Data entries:

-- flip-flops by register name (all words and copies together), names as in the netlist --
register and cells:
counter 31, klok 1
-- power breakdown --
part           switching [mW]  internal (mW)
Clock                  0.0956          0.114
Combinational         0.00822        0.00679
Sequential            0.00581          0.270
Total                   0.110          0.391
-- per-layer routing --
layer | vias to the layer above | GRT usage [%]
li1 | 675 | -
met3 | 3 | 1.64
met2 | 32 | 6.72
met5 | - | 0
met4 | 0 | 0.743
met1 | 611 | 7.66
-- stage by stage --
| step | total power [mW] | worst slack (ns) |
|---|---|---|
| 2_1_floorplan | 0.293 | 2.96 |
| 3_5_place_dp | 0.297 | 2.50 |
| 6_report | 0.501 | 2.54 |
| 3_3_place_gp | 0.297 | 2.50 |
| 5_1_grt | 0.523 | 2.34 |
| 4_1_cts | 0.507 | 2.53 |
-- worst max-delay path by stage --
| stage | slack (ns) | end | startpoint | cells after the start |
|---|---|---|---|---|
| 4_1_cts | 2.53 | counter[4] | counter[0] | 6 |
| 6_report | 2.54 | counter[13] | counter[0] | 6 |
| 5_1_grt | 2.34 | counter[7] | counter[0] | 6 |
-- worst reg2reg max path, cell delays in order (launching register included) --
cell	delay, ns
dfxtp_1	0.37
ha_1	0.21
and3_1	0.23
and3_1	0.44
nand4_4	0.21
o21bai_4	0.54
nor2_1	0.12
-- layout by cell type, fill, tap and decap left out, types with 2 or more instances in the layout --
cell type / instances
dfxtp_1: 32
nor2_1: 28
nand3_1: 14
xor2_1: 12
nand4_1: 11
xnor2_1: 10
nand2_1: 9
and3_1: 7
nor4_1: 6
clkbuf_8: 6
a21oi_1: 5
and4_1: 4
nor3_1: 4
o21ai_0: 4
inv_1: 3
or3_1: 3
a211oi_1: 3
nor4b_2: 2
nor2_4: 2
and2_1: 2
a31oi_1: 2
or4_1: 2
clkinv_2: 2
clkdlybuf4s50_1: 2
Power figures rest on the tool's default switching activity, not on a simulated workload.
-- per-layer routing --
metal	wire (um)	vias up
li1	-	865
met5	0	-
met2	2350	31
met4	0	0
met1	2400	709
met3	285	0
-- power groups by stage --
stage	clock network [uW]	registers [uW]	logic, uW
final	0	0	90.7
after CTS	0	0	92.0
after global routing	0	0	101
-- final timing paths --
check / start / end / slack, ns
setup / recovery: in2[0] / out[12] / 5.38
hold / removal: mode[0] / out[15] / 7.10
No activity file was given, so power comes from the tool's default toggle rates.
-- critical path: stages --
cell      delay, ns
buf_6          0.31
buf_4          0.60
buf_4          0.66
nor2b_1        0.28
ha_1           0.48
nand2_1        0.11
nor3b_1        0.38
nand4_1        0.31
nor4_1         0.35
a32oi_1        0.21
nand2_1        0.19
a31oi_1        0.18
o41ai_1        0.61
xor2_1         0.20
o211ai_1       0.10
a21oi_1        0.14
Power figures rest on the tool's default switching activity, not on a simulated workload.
[flow/config.mk]
export PLATFORM = sky130hd
export DESIGN_NAME = divUnit
export DESIGN_NICKNAME = divUnit
export VERILOG_FILES = /design/flow/design.v
export SDC_FILE = /design/flow/constraint.sdc
export NUM_CORES = 4
export LEC_CHECK = 1
export CORE_UTILIZATION = 30
[flow/run.sh]
#!/bin/bash
# OpenROAD 26Q1-2900-gdf79404cd8, Yosys 0.63+post, stock flow scripts
make -C /OpenROAD-flow-scripts/flow DESIGN_CONFIG=/design/flow/config.mk WORK_HOME=/design/flow/orfs finish
[flow/constraint.sdc]
current_design divUnit

set clk_period 24.3
set clk_io_pct 0.2

create_clock -name clk0 -period $clk_period [get_ports {clk}]

set non_clock_inputs [all_inputs -no_clocks]
set_input_delay [expr $clk_period * $clk_io_pct] -clock clk0 $non_clock_inputs
set_output_delay [expr $clk_period * $clk_io_pct] -clock clk0 [all_outputs]
$ cat run.sh
#!/bin/bash
# OpenROAD 26Q1-2900-gdf79404cd8, Yosys 0.63+post, stock flow scripts
make -C /OpenROAD-flow-scripts/flow DESIGN_CONFIG=/design/flow/config.mk WORK_HOME=/design/flow/orfs finish
$ cat config.mk
export PLATFORM = sky130hd
export DESIGN_NAME = Adder
export DESIGN_NICKNAME = Adder
export VERILOG_FILES = /design/flow/design.v
export SDC_FILE = /design/flow/constraint.sdc
export NUM_CORES = 4
export LEC_CHECK = 1
export CORE_UTILIZATION = 30
$ cat constraint.sdc
current_design Adder

set clk_period 36.7
set clk_io_pct 0.2

create_clock -name clk0 -period $clk_period

set non_clock_inputs [all_inputs -no_clocks]
set_input_delay [expr $clk_period * $clk_io_pct] -clock clk0 $non_clock_inputs
set_output_delay [expr $clk_period * $clk_io_pct] -clock clk0 [all_outputs]
$ cat design.v
module Adder(
  input         clock,
  input         reset,
  input  [63:0] io_src0,
  input  [63:0] io_src1,
  output [63:0] io_result
);
  assign io_result = io_src0 + io_src1;  
endmodule
==> flow_metrics.tcl <==
# metrics dict for downstream scripts
set metrics [dict create \
    status "finished, final reports clean" \
    endpoint_kind "primary output" \
    fmax_mhz 54.9 \
    die_y_um 115 \
    nClkBuffers 0 \
    grt_setup_unrepaired "no" \
    grt_pass1_wl_um 21200 \
    pwr-share-clk_pct 0 \
    grt_usage_pct 19.7 \
    post_cts_buffers 0 \
    ys_area_sq_um 3820 \
    intPower_mw 0.0661 \
    fp_util_pct 31.3 \
    hold_path.class "primary input to primary output" \
    total_power_mw 0.115 \
    syn_avg_cell_area_sq_um 6.88 \
    stdcell_count 894 \
    setup_violations 0 \
    p_sw_mw 0.0485 \
    fin_hold_ws_ns 15.71 \
    cts_resized 0 \
    critical_path.max_fanout 5 \
    pwr-share-seq_pct 0 \
    switching_share_pct 42.3 \
    rows 40 \
    setup_tns_ns 0 \
    power.density_nw_per_um2 19.6 \
    place_ws_ns 18.47 \
    vias 4684 \
    yosysUniqueCellTypes 65 \
    area_leaders "ha_1 21%, a21oi_1 9.8%, xnor2_1 8.5%, a21o_1 6.9%, xor2_1 5.3%" \
    area_growth_syn_to_layout_pct 53.0 \
    cp.required_ns 29.36 \
    ir_worst_vdd_mv 0.00803 \
    postCtsHoldBufs 0 \
    ant_nets 0 \
    comb_area_sq_um 3660 \
    fill_cells 1224 \
    vias_per_cell 5.24 \
    die_area_sq_um 13200 \
    placed_cell_area_sq_um 5840 \
    initialDrtViolationCount 304 \
    io_pins 194 \
    maxCapViolations 0 \
    finalHoldViolations 0 \
    yosysCellCount 555 \
    wire_per_inst_um 14.8 \
    finalMaxSlewViolations 0 \
    pwr-share-comb_pct 100.0 \
    core_area_sq_um 12200 \
    fin_util_pct 47.8 \
    worst_pin_slew_ns 0.534 \
    overflow 0 \
    placed_cells 894 \
    antenna_cells 0 \
    warnings 34 \
    drc_errors 0 \
    critical-path-slowest-cell "o32ai_1" \
    period_used_pct 49.6 \
    dieWidth_um 115 \
    gp_congestion 0.921 \
    grt_max_degree 12 \
    leakage_nw 2.42 \
    ys_warn_count 0 \
    ff_count 0 \
    seq_area_sq_um 0 \
    synth_seq_share_pct 0 \
    antenna_found_initial 0 \
    crit_arrival_ns 10.87 \
    io_buffers 192 \
    hpwl_um 11700 \
    crit_chain "clkdlybuf4s50_1, ha_1, fa_1, a21oi_2, nor2_1, nor4_4, nor2_1, a21oi_4, a21oi_1, o32ai_1, o21ai_1, xor2_1, clkdlybuf4s50_1" \
    stdcell_area_sq_um 5840 \
    syn_inst 555 \
    grt_pass1_vias 4396 \
    slew_headroom_pct 64.0 \
    holdPathStages 3 \
    largest_area_cell "ha_1" \
    fin_crit_ns 18.21 \
    netlist_area_sq_um 3820 \
    critPathMaxStageDelay_ns 0.51 \
    wl_um 13200 \
    worst_slack_ns 18.49 \
    layout-drive-gt1-share_pct 3.31 \
    first_pass_iters 4 \
    start_kind "primary input" \
    top_area_share_pct 20.7 \
    path_class "primary input to primary output" \
]
-- layout make-up --
class / count / area share [%]
Multi-Input combinational cell: 520 / 62.6
Timing Repair Buffer: 192 / 32.9
Inverter: 14 / 0.900
Tap cell: 168 / 3.60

**ABOUT THIS TASK:** Retype exactly the lines above, from the one with "-- stage by" through the one with "clkdlybuf4s50_1: 2", inclusive.

**WRITTEN SOLUTION:**
-- stage by stage --
| step | total power [mW] | worst slack (ns) |
|---|---|---|
| 2_1_floorplan | 0.293 | 2.96 |
| 3_5_place_dp | 0.297 | 2.50 |
| 6_report | 0.501 | 2.54 |
| 3_3_place_gp | 0.297 | 2.50 |
| 5_1_grt | 0.523 | 2.34 |
| 4_1_cts | 0.507 | 2.53 |
-- worst max-delay path by stage --
| stage | slack (ns) | end | startpoint | cells after the start |
|---|---|---|---|---|
| 4_1_cts | 2.53 | counter[4] | counter[0] | 6 |
| 6_report | 2.54 | counter[13] | counter[0] | 6 |
| 5_1_grt | 2.34 | counter[7] | counter[0] | 6 |
-- worst reg2reg max path, cell delays in order (launching register included) --
cell	delay, ns
dfxtp_1	0.37
ha_1	0.21
and3_1	0.23
and3_1	0.44
nand4_4	0.21
o21bai_4	0.54
nor2_1	0.12
-- layout by cell type, fill, tap and decap left out, types with 2 or more instances in the layout --
cell type / instances
dfxtp_1: 32
nor2_1: 28
nand3_1: 14
xor2_1: 12
nand4_1: 11
xnor2_1: 10
nand2_1: 9
and3_1: 7
nor4_1: 6
clkbuf_8: 6
a21oi_1: 5
and4_1: 4
nor3_1: 4
o21ai_0: 4
inv_1: 3
or3_1: 3
a211oi_1: 3
nor4b_2: 2
nor2_4: 2
and2_1: 2
a31oi_1: 2
or4_1: 2
clkinv_2: 2
clkdlybuf4s50_1: 2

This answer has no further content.